Coloration pour la viabilité et les marqueurs de cellules permet la détermination de la survie et la pureté des cellules, mais fournit des renseignements limités sur la dynamique de la culture. Ici, nous avons fourni un film Time-lapse de P21 rat microglies après 14 DIV en TIC. Après deux semaines, sans sérum cultures montrent un comportement dynamique de surveillance, avec des extensions de traitement rapide et rétractations tout au long de la capsule (voir 1 film). En outre, nous avons précédemment identifié que l’exposition sérum transforme ces propriétés de l’état des microglies, de repos ce qui entraîne des changements morphologiques et phagocytaires durables. Nous avons inclus un film des microglies cultivées pendant 5 jours en TIC, puis exposés à 10 % FCS (voir le film 2).

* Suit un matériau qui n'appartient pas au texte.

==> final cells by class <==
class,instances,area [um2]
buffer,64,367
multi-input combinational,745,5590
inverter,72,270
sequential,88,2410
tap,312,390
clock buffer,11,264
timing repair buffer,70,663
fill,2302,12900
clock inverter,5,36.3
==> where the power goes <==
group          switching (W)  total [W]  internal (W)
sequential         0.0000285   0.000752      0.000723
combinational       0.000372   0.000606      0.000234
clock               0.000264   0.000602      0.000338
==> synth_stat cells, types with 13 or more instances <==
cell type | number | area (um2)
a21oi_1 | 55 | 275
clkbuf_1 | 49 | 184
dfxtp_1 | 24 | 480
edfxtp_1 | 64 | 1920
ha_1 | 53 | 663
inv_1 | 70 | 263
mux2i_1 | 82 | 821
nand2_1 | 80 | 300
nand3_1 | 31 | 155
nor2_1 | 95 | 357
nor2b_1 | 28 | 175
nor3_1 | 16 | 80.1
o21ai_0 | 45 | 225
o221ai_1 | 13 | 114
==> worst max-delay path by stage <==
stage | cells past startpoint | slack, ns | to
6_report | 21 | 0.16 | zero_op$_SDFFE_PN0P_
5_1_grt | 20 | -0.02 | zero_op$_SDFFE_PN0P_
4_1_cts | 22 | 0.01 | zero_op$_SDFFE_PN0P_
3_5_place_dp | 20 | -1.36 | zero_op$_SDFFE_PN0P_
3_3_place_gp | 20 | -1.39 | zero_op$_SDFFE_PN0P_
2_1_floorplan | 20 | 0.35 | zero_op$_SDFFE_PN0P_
### config.mk
export PLATFORM = sky130hd
export DESIGN_NAME = random_engine_dpath
export DESIGN_NICKNAME = d
export VERILOG_FILES = /design/src/rtl/random_engine_dpath.sv
export SDC_FILE = /design/constraint.sdc
export NUM_CORES = 1
export LEC_CHECK = 0
export BUFFER_PORTS_ARGS = -buffer_cell sky130_fd_sc_hd__buf_4
export CAP_MARGIN = 20
export CORE_MARGIN = 8
export CORE_UTILIZATION = 30
export CTS_CLUSTER_SIZE = 12
export DETAILED_ROUTE_END_ITERATION = 8
export SLEW_MARGIN = 30
export SYNTH_ARGS = -nofsm -noshare
export SYNTH_HDL_FRONTEND = slang
export SYNTH_SLANG_ARGS = --single-unit
export TNS_END_PERCENT = 20
### constraint.sdc
create_clock -name clk -period 2.2 [get_ports clk]
set_input_delay 0 -clock clk [delete_from_list [all_inputs] [get_ports clk]]
set_output_delay 0 -clock clk [all_outputs]
set_load 0.05 [all_outputs]
### src/rtl/random_engine_dpath.sv
// ---------------------------------------------------------------------------
// random_engine_dpath
//   Galois LFSR that advances once for each accepted step request. Every new
//   LFSR state is queued in a small FIFO, and a val/rdy stream drains it.
//   While the FIFO is full, stall is raised and step requests are dropped.
//   The controller is expected to hold lfsr_en until the step is accepted.
//
// Ports
//   clk        rising-edge clock
//   rst        asynchronous active-low reset
//   lfsr_en    step request from the controller
//   seed_load  load seed (zero maps to SEED) and flush the FIFO
//   seed       seed value, sampled when seed_load=1
//   stall      FIFO full; the step request this cycle is ignored
//   out_val    FIFO non-empty
//   out_rdy    consumer ready
//   out_data   FIFO head entry; 0 when empty
//   count      current FIFO occupancy
// ---------------------------------------------------------------------------
module random_engine_dpath #(
   parameter int               WIDTH = 16,
   parameter logic [WIDTH-1:0] TAPS  = 16'hB400,
   parameter logic [WIDTH-1:0] SEED  = 16'hACE1,
   parameter int               DEPTH = 4
) (
   input  logic                       clk,
   input  logic                       rst,
   input  logic                       lfsr_en,
   input  logic                       seed_load,
   input  logic [WIDTH-1:0]           seed,
   output logic                       stall,
   output logic                       out_val,
   input  logic                       out_rdy,
   output logic [WIDTH-1:0]           out_data,
   output logic [$clog2(DEPTH+1)-1:0] count
);

   localparam int AW = $clog2(DEPTH);
   localparam int CW = $clog2(DEPTH+1);
   localparam logic [CW-1:0] FULL = CW'(DEPTH);

   logic [WIDTH-1:0] r_lfsr;
   logic [WIDTH-1:0] r_mem [DEPTH];
   logic [AW-1:0]    r_wptr;
   logic [AW-1:0]    r_rptr;
   logic [CW-1:0]    r_count;

   logic [WIDTH-1:0] w_lfsr_nxt;
   logic             w_full;
   logic             w_empty;
   logic             w_step;
   logic             w_pop;

   // Galois step: shift right and fold TAPS in when the bit that falls out is 1.
   // A nonzero state never maps to zero, so lockup cannot happen.
   assign w_lfsr_nxt = (r_lfsr >> 1) ^ (r_lfsr[0] ? TAPS : '0);

   // full and empty depend only on registered count. This keeps out_rdy from
   // having any combinational path to stall.
   assign w_full  = (r_count == FULL);
   assign w_empty = (r_count == '0);

   // seed_load overrides both sides of the FIFO for this cycle.
   assign w_step = lfsr_en & ~w_full & ~seed_load;
   assign w_pop  = ~w_empty & out_rdy & ~seed_load;

   // LFSR state
   always_ff @(posedge clk or negedge rst) begin
      if (!rst) begin
         r_lfsr <= SEED;
      end else if (seed_load) begin
         r_lfsr <= (seed == '0) ? SEED : seed;
      end else if (w_step) begin
         r_lfsr <= w_lfsr_nxt;
      end
   end

   // FIFO storage. The entry written is the new LFSR state, not the old one.
   always_ff @(posedge clk or negedge rst) begin
      if (!rst) begin
         for (int i = 0; i < DEPTH; i++) begin
            r_mem[i] <= '0;
         end
      end else if (w_step) begin
         r_mem[r_wptr] <= w_lfsr_nxt;
      end
   end

   // Pointers wrap by natural overflow because DEPTH is a power of two.
   always_ff @(posedge clk or negedge rst) begin
      if (!rst) begin
         r_wptr  <= '0;
         r_rptr  <= '0;
         r_count <= '0;
      end else if (seed_load) begin
         r_wptr  <= '0;
         r_rptr  <= '0;
         r_count <= '0;
      end else begin
         if (w_step) begin
            r_wptr <= r_wptr + AW'(1);
         end
         if (w_pop) begin
            r_rptr <= r_rptr + AW'(1);
         end
         // A push and a pop in the same cycle leave occupancy unchanged.
         case ({w_step, w_pop})
            2'b10:   r_count <= r_count + CW'(1);
            2'b01:   r_count <= r_count - CW'(1);
            default: r_count <= r_count;
         endcase
      end
   end

   assign stall    = w_full;
   assign out_val  = ~w_empty;
   assign out_data = w_empty ? '0 : r_mem[r_rptr];
   assign count    = r_count;

endmodule

==> key figures, run 1 <==
Placed design
  • Buffers on Ports: between 40 and 50
  • Detailed Place HPWL: between 6 and 7 mm
  • Post-detailed-placement cell area: 4750 sq um
  • Last weighted congestion value of the routability-driven placer: roughly 0.74
  • Placed insts: roughly 520
  • Worst slack at placement: between 0.07 and 0.08 ns

Yosys
  • Top_reg_cell synth: dfrtp_1
  • Mapped Cells: approximately 310
  • Top-area cell type share of the netlist area: a little under half
  • Yosys top cell by area: dfrtp_1
  • Mean post-synth cell area: between 10 and 15 sq um
  • Dominant cells by area after synthesis: dfrtp_1, mux2_2, mux4_2, dfstp_2, and2_1
  • Most frequent cells after synthesis: dfrtp_1, mux2_2, and2_1, mux4_2, nand2_1
  • Count of warnings emitted by yosys: 0
  • EDFF count, synth: 0
  • Most numerous cell in the Yosys netlist: dfrtp_1
  • Mapped cell area: around 4200 sq um
  • Async set or reset register ratio after synthesis: 100.0%
  • Syn_nets: 331
  • Unique masters post-synth: 39
  • Share of synthesized area occupied by flip-flops and latches: 51.79%
  • Number of storage elements in the synthesis netlist: 87

Clocking
  • Source-to-sink clock delay at the later pin of the worst-skew pair: between 0.3 and 0.4 ns
  • Clock H-tree levels: 3
  • CTS tree: yes
  • Maximum buffer depth of the clock tree: 2
  • Clock tree sinks: 87
  • Total CTS buffers: 9
  • Post-CTS clock slew at the launch and capture registers of the worst setup and hold paths: 0.06 ns
  • Post CTS Setup Buffer Count: 0
  • Cell chosen for the clock root: clkbuf_16

Layout
  • Proportion of layout cells with a drive suffix above 1: approximately 48%
  • Layout Cells excl Fill: around 550
  • Number of nets in the finished design: 390
  • Layout area overhead: 23.05%
  • Area of all placed cells without fillers: around 5200 sq um
  • Diodes inserted: 0
  • Final cell utilization of the core: between 30% and 40%

Detailed routing
  • Routed WL: 9.595 mm
  • Pre-antenna DRT Iters: 4
  • Via count: 2,641
  • Average routed wire per standard cell: 17.48 um
  • Number of nets still failing antenna checks after routing: 0
  • Routed metal-1 wirelength: 4.283 mm
  • Residual DRC count: 0
  • Met3 wire length: slightly below 300 um
  • Via-per-instance ratio: a little under 5
  • Uppermost routed layer: met4
  • Met2 routed WL: between 4 and 5 mm
  • Number of design-rule violations left by the first detailed-router iteration: just over 100

STA
  • Final Hold Vio Count: 0
  • Ratio of final minimum period to clock period: between 90% and 100%
  • Max Clk Rate: between 400 and 500 MHz
  • Setup TNS Final: 0 ns
  • Setup skew after layout: 0.009354 ns
  • Slew Limit Fails: 0
  • Worst slew margin relative to its limit: between 50% and 60%
  • Worst hold-check slack: about 0.019 ns
  • # setup viols final: 0
  • Minimum clock period: slightly above 2 ns
  • Transition time at the pin with the least slew margin: around 0.70 ns
  • Worst path setup slack after routing: roughly 0.13 ns
  • Unrepaired setup endpoints after global routing: false

Floorplanning
  • Top-level I/O count: 42
  • Area of the die: 18,130 sq um
  • Row Count: 43
  • Core Footprint: 13,830 sq um
  • Initial standard-cell utilization of the core: a little under a third
  • Die Y-Extent: between 100 and 150 um
  • Die width: 134.6 um

Worst setup path
  • Startpoint class of the critical path: register
  • Critical path's largest stage delay: 0.40 ns
  • Destination of the critical timing path: count[2]$_DFFE_PN0P_
  • R2R setup slack: 0.13 ns
  • Buffers and inverters on the worst path: 0
  • Sort of element at the end of the critical path: register
  • Most prevalent standard cell on the critical path: or3_1
  • Master of the slowest instance on the critical path: dfrtp_2
  • Ordered cell list for the critical path: or3_1 -> nand2_1 -> nor3b_2 -> fa_2 -> or3_1 -> a21o_1 -> a31oi_1
  • Crit-path leading delay family: simple AND/OR/NAND/NOR gates
  • Kind of critical path: reg -> reg
  • CP startpoint: count[1]$_DFFE_PN0P_
  • Reg-to-reg endpoint: count[2]$_DFFE_PN0P_
  • Worst reg2reg path depth: 7
  • Maximum fanout encountered on the critical timing path: 4
  • Path length in cells of the critical path: 7
  • Endpoint arrival time on the critical path: approximately 2.3 ns
  • Launch instance of the worst register-to-register path: count[1]$_DFFE_PN0P_
  • Data required time of the critical path: about 2.5 ns

Global route
  • Number of antenna violations at the first check in global routing: 0
  • First-pass GRT wire length: approximately 16 mm
  • Global router's overall resource usage: roughly 11%
  • Largest net degree at the start of global routing: 55
  • Number of global-route vias before repair: 2,975
  • Total gr overflow: 0

Worst hold path
  • Hold Crit Start: lfsr_en
  • Class of the tightest hold or removal check: in -> reg

Power and ir drop
  • Final Total Pwr: approximately 5.2 mW
  • Total power divided by cell area: just over 1000 nW/um^2
  • Maximum vdd ir drop: 411.7 uV
  • Reported leakage power: about 2.3 nW

Job
  • Max cap viols: 0

Status
  • Status: complete, no violations
report_power, final:
part           switching, mW  internal (mW)  total [mW]
Combinational          0.675          0.802        1.48
Clock                  0.622          0.766        1.39
Sequential             0.269           2.11        2.38
Total                   1.57           3.67        5.24
cell usage in the layout (no fill, tap or decap), drive strengths merged, types with 8 or more instances in the layout:
cell type / count
and2: 16
buf: 52
clkbuf: 9
dfrtp: 79
dfstp: 8
dlygate4sd3: 17
mux2: 72
mux2i: 9
mux4: 16
nand2: 16
o21ai: 12
o22a: 8
worst reg2reg max path: cells and delay by family (launching register included):
family / cells / cell delay (ns)
AOI/OAI and AO/OA: 2 / 0.28
adders and majority gates: 1 / 0.38
DFF: 1 / 0.40
and+or+nand+nor: 4 / 0.94
worst min path at each step:
| stage | to | depth (start not counted) |
|---|---|---|
| 2_1_floorplan | count[0]$_DFFE_PN0P_ | 0 |
| 3_3_place_gp | r_mem[60]$_DFFE_PN0P_ | 1 |
| 3_5_place_dp | r_mem[60]$_DFFE_PN0P_ | 1 |
| 4_1_cts | count[2]$_DFFE_PN0P_ | 3 |
| 5_1_grt | count[2]$_DFFE_PN0P_ | 3 |
| 6_report | count[2]$_DFFE_PN0P_ | 3 |
cell type report:
| type | count | area (sq um) |
|---|---|---|
| clock buffer | 9 | 225.2 |
| clock inverter | 7 | 48.80 |
| fill | 1306 | 8631 |
| inverter | 3 | 11.26 |
| multi-input combinational | 194 | 1922 |
| sequential | 87 | 2191 |
| tap | 180 | 225.2 |
| timing repair buffer | 69 | 573.1 |
registers in the layout, summed over array words and instances, names as in the netlist:
register / flops
r_mem: 64
r_wptr: 2
r_lfsr: 16
count: 3
r_rptr: 2
layer usage:
| layer | vias to the layer above | global-route usage (%) |
|---|---|---|
| met5 | - | 0 |
| met4 | 0 | 2.807 |
| met3 | 10 | 2.786 |
| met2 | 42 | 19.30 |
| met1 | 1359 | 13.80 |
| li1 | 1230 | - |
cell families (layout without fill, tap and decap cells):
logic type | count (synthesis) | count (layout) | share of synthesized area, %
DFF | 87 | 87 | 51.79
and+or+nand+nor | 56 | 56 | 7.615
xor gates and xnor gates | 7 | 7 | 1.452
adders and majority gates | 5 | 5 | 1.659
muxes | 97 | 97 | 29.87
buffers and inverters | 24 | 88 | 3.022
AOI/OAI and AO/OA | 29 | 29 | 4.593
what timing repair did:
item | 4_1_cts | 5_1_grt
hold buffers | 17 | 0
setup endpoints to repair | 0 | 1
hold endpoints to repair | 66 | 0
resized for setup | 0 | 1
Note: power is estimated with default switching activity, not from simulation.
==> inputs of run 2 (changes only) <==
--- a/config.mk
+++ b/config.mk
@@ -5,6 +5,7 @@
 export SDC_FILE = /design/constraint.sdc
 export NUM_CORES = 1
 export LEC_CHECK = 0
+export ABC_AREA = 1
 export BUFFER_PORTS_ARGS = -buffer_cell sky130_fd_sc_hd__buf_4
 export CAP_MARGIN = 20
 export CORE_MARGIN = 8
==> run 2 against run 1 <==
Worst hold slack worse by 0.0081 ns. Register-to-register slack better by 0.10 ns. Flip-flop and latch count unchanged. Sequential share of layout area down 0.72 points. Combinational power up 120%. Global-route usage up 1.2 points. Clock-buffer cell count up 5. Clock skew down 0.00066 ns. Critical path depth up 6. Die area up 0.42%.
==> key figures, run 2 <==
Clocking
  • Post-CTS clock slew at the launch and capture registers of the worst setup and hold paths: 0.06 ns (about the same)
  • Total CTS buffers: 9 (unchanged)
  • Clock tree sinks: 87 (unchanged)
  • Cell chosen for the clock root: clkbuf_16 (unchanged)
  • Clock H-tree levels: 3 (unchanged)
  • Maximum buffer depth of the clock tree: 2 (unchanged)
  • Post CTS Setup Buffer Count: 0 (unchanged)
  • CTS tree: yes (unchanged)
  • Source-to-sink clock delay at the later pin of the worst-skew pair: 0.34 ns (about the same)

Yosys
  • Most numerous cell in the Yosys netlist: nand2_1 (was dfrtp_1)
  • Mapped Cells: 514 (was 305)
  • Number of storage elements in the synthesis netlist: 87 (unchanged)
  • Share of synthesized area occupied by flip-flops and latches: 51.55% (was 51.79%)
  • EDFF count, synth: 0 (unchanged)
  • Async set or reset register ratio after synthesis: 100.0% (unchanged)
  • Yosys top cell by area: dfrtp_1 (unchanged)
  • Dominant cells by area after synthesis: dfrtp_1, nand2_1, o21ai_0, nor2_1, dfstp_2 (was dfrtp_1, mux2_2, mux4_2, dfstp_2, and2_1)
  • Top_reg_cell synth: dfrtp_1 (unchanged)
  • Mapped cell area: 4243 sq um (was 4223 sq um)
  • Most frequent cells after synthesis: nand2_1, dfrtp_1, o21ai_0 (was dfrtp_1, mux2_2, and2_1, mux4_2, nand2_1)
  • Unique masters post-synth: 26 (was 39)
  • Syn_nets: 540 (was 331)
  • Count of warnings emitted by yosys: 0 (unchanged)
  • Top-area cell type share of the netlist area: 46.59% (was 46.81%)
  • Mean post-synth cell area: 8.255 sq um (was 13.85 sq um)

Worst setup path
  • Kind of critical path: reg -> reg (unchanged)
  • Maximum fanout encountered on the critical timing path: 4 (unchanged)
  • Master of the slowest instance on the critical path: dfrtp_2 (unchanged)
  • Sort of element at the end of the critical path: register (unchanged)
  • Most prevalent standard cell on the critical path: nand2_1 (was or3_1)
  • Data required time of the critical path: 2.44 ns (was 2.46 ns)
  • Endpoint arrival time on the critical path: 2.21 ns (was 2.33 ns)
  • Critical path's largest stage delay: 0.45 ns (was 0.40 ns)
  • Startpoint class of the critical path: register (unchanged)
  • Ordered cell list for the critical path: nor2_4 -> nand2_2 -> nand2_1 -> nor2_1 -> nand2_1 -> inv_1 -> fa_1 -> xnor2_1 -> inv_1 -> nand2_1 -> nand2_1 -> nand2_1 -> nand2_1 (was or3_1 -> nand2_1 -> nor3b_2 -> fa_2 -> or3_1 -> a21o_1 -> a31oi_1)

Placed design
  • Detailed Place HPWL: 7.280 mm (was 6.394 mm)
  • Buffers on Ports: 41 (unchanged)
  • Last weighted congestion value of the routability-driven placer: 0.8001 (was 0.7429)
  • Worst slack at placement: 0.1804 ns (was 0.07473 ns)

STA
  • Worst path setup slack after routing: 0.2337 ns (was 0.1300 ns)
  • Setup skew after layout: 0.008696 ns (was 0.009354 ns)
  • Setup TNS Final: 0 ns (unchanged)
  • # setup viols final: 0 (unchanged)
  • Slew Limit Fails: 0 (unchanged)
  • Transition time at the pin with the least slew margin: 0.5920 ns (was 0.7014 ns)
  • Ratio of final minimum period to clock period: 89.38% (was 94.09%)
  • Worst slew margin relative to its limit: 60.53% (was 53.24%)
  • Max Clk Rate: 508.6 MHz (was 483.1 MHz)
  • Minimum clock period: 1.966 ns (was 2.070 ns)
  • Unrepaired setup endpoints after global routing: false (unchanged)
  • Final Hold Vio Count: 0 (unchanged)

Layout
  • Commonest cells after routing, fill and taps aside: nand2_1, dfrtp_1, o21ai_0 (was dfrtp_1, mux2_2, buf_4)
  • Flip-flop count of the largest register after layout: 64 (unchanged)
  • Number of nets in the finished design: 601 (was 390)
  • Most common cell after layout, fill and taps aside: nand2_1 (was dfrtp_1)
  • Proportion of layout cells with a drive suffix above 1: 17.76% (was 47.70%)
  • Diodes inserted: 0 (unchanged)
  • Register with the most flip-flops: r_mem (unchanged)
  • Layout area overhead: 24.59% (was 23.05%)
  • Layout fillers: 1,396 (was 1,306)

Floorplanning
  • Row Count: 43 (unchanged)
  • Initial standard-cell utilization of the core: 30.69% (was 30.54%)
  • Die width: 134.9 um (was 134.6 um)
  • Area of the die: 18,200 sq um (was 18,130 sq um)
  • Top-level I/O count: 42 (unchanged)
  • Die Y-Extent: 134.9 um (was 134.6 um)
  • Core Footprint: 13,830 sq um (unchanged)

Job
  • Max cap viols: 0 (unchanged)

Status
  • Status: complete, no violations (unchanged)

Global route
  • First-pass GRT wire length: 18.15 mm (was 15.92 mm)
  • Largest net degree at the start of global routing: 46 (was 55)
  • Number of global-route vias before repair: 3,540 (was 2,975)
  • Number of antenna violations at the first check in global routing: 0 (unchanged)
  • Total gr overflow: 0 (unchanged)
  • Global router's overall resource usage: 12.47% (was 11.25%)

Detailed routing
  • Pre-antenna DRT Iters: 4 (unchanged)
  • Via-per-instance ratio: 4.687 (was 4.811)
  • Number of design-rule violations left by the first detailed-router iteration: 226 (was 101)
  • Number of nets still failing antenna checks after routing: 0 (unchanged)
  • Average routed wire per standard cell: 14.18 um (was 17.48 um)
  • Routed WL: 10.78 mm (was 9.595 mm)
  • Via count: 3,562 (was 2,641)
  • Residual DRC count: 0 (unchanged)

Power and ir drop
  • Total power divided by cell area: 1388 nW/um^2 (was 1008 nW/um^2)
  • Reported leakage power: 2.539 nW (was 2.266 nW)
  • Maximum vdd ir drop: 659.2 uV (was 411.7 uV)

Worst hold path
  • Class of the tightest hold or removal check: in -> reg (unchanged)
-- run 2: final timing paths --
| kind | start | end | slack (ns) | depth (start not counted) |
|---|---|---|---|---|
| max | count[1]$_DFFE_PN0P_ | count[2]$_DFFE_PN0P_ | 0.23 | 13 |
| min | seed_load | r_lfsr[0]$_DFFE_PN1P_ | 0.01 | 3 |
| max reg2reg | count[1]$_DFFE_PN0P_ | count[2]$_DFFE_PN0P_ | 0.23 | 13 |
| min reg2reg | r_mem[8]$_DFFE_PN0P_ | r_mem[8]$_DFFE_PN0P_ | 0.48 | 2 |
| max in group asynchronous | rst | r_mem[41]$_DFFE_PN0P_ | 1.36 | 3 |
| min in group asynchronous | rst | count[1]$_DFFE_PN0P_ | 0.20 | 2 |
-- run 2: area by class of cell --
| cell class | count | area [sq um] | area share, % |
|---|---|---|---|
| timing repair buffer | 80 | 675.6 | 12.78 |
| clock buffer | 14 | 274.0 | 5.183 |
| tap | 180 | 225.2 | 4.260 |
| inverter | 44 | 170.2 | 3.219 |
| multi-input combinational | 353 | 1713 | 32.40 |
| sequential | 87 | 2191 | 41.44 |
| clock inverter | 2 | 37.54 | 0.7101 |
-- run 2: logic make-up (layout without fill, tap and decap cells) --
group	Yosys count	after routing	share of synthesized area (%)
simple gates	215	215	20.94
compound gates	129	129	16.78
flops	87	87	51.55
buf+inv	74	140	8.257
fa+ha+maj	5	5	1.651
xor+xnor	4	4	0.8259
-- run 2: metal layers --
layer	share of wire (%)	track usage, %	vias to the layer above
met5	0	0	-
met4	1.5	4.492	0
met3	2.7	2.526	11
met2	47	19.71	56
met1	48	16.50	1708
li1	-	-	1787
-- run 2: worst max-delay path: cells and delay by family, from the launching register on --
family                     cells  cell delay (ns)
buffers and inverters          2             0.11
DFF                            1             0.45
and+or+nand+nor                9             0.72
adders and majority gates      1             0.38
xor gates and xnor gates       1             0.20
-- run 2: timing repair --
action | CTS | global route
hold buffers | 25 | 0
endpoints found under the hold margin | 53 | 0
setup endpoints to repair | 0 | 1
resized for setup | 0 | 1
-- run 2: power breakdown --
part	internal [mW]	switching, mW
Clock	0.974	0.613
Sequential	2.22	0.338
Combinational	1.01	2.18
Total	4.21	3.13
-- run 2: through the flow --
step                      area, sq um  power (mW)  util [%]  std cells  hold WS, ns
final                            5286       7.336     38.23        760      0.01084
after global routing             5286       7.835     38.23        760      0.03545
after CTS                        5281       7.402     38.20        760     0.003687
after detailed placement         4720       5.762     34.13        719      0.04739
after global placement           4720       5.687     34.13        719      0.03750
after floorplan                  4249       4.787         -        514      -0.2956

Movie 1 : moyen défini la microglie cultures montrent une morphologie ramifiée avec des processus dynamiques. La microglie ont été isolés d’un rat de la P21, spot plaqué sur des plaques de culture de tissus enduits cationique/anionique enduit de collagène et mis en culture pendant 14 jours en TIC. À 14 DIV, les images ont été prélevés toutes les 3 min. Le film joue à 6 images/s, et l’horodatage dans le coin en bas à droite indique la durée de l’imagerie dans h:min. film est reproduite de Bohlen et al. 9 et utilisés avec autorisation. S’il vous plaît cliquez ici pour voir cette vidéo. (Clic droit pour télécharger.)

Movie 2 : exposition de sérum déclenche une évolution morphologique rapide moyen défini microgliales cultures. La microglie ont été isolés d’un rat de la P21, spot plaqué sur des plaques de culture de tissus enduits cationique/anionique enduit de collagène et mis en culture pendant 5 jours dans les TIC. À 5 DIV, images ont été recueillies chaque 5 min. Baseline motilité/morphologie a été enregistrée, puis à 02:55 (2 h, 55 min), un changement de support de 50 % a été effectué pour ajouter FCS à une concentration finale de 10 %. Les cellules ont été projetés pendant 7 h supplémentaires. Le film joue à 6 images/s, et l’horodatage dans le coin en bas à droite indique la durée de l’imagerie h:min. s’il vous plaît cliquez ici pour regarder cette vidéo. (Clic droit pour télécharger.)

Les auteurs déclarent que la recherche a été effectuée en l’absence de toute relation commerciale ou financière qui pourrait être interprété comme un conflit d’intérêts potentiel.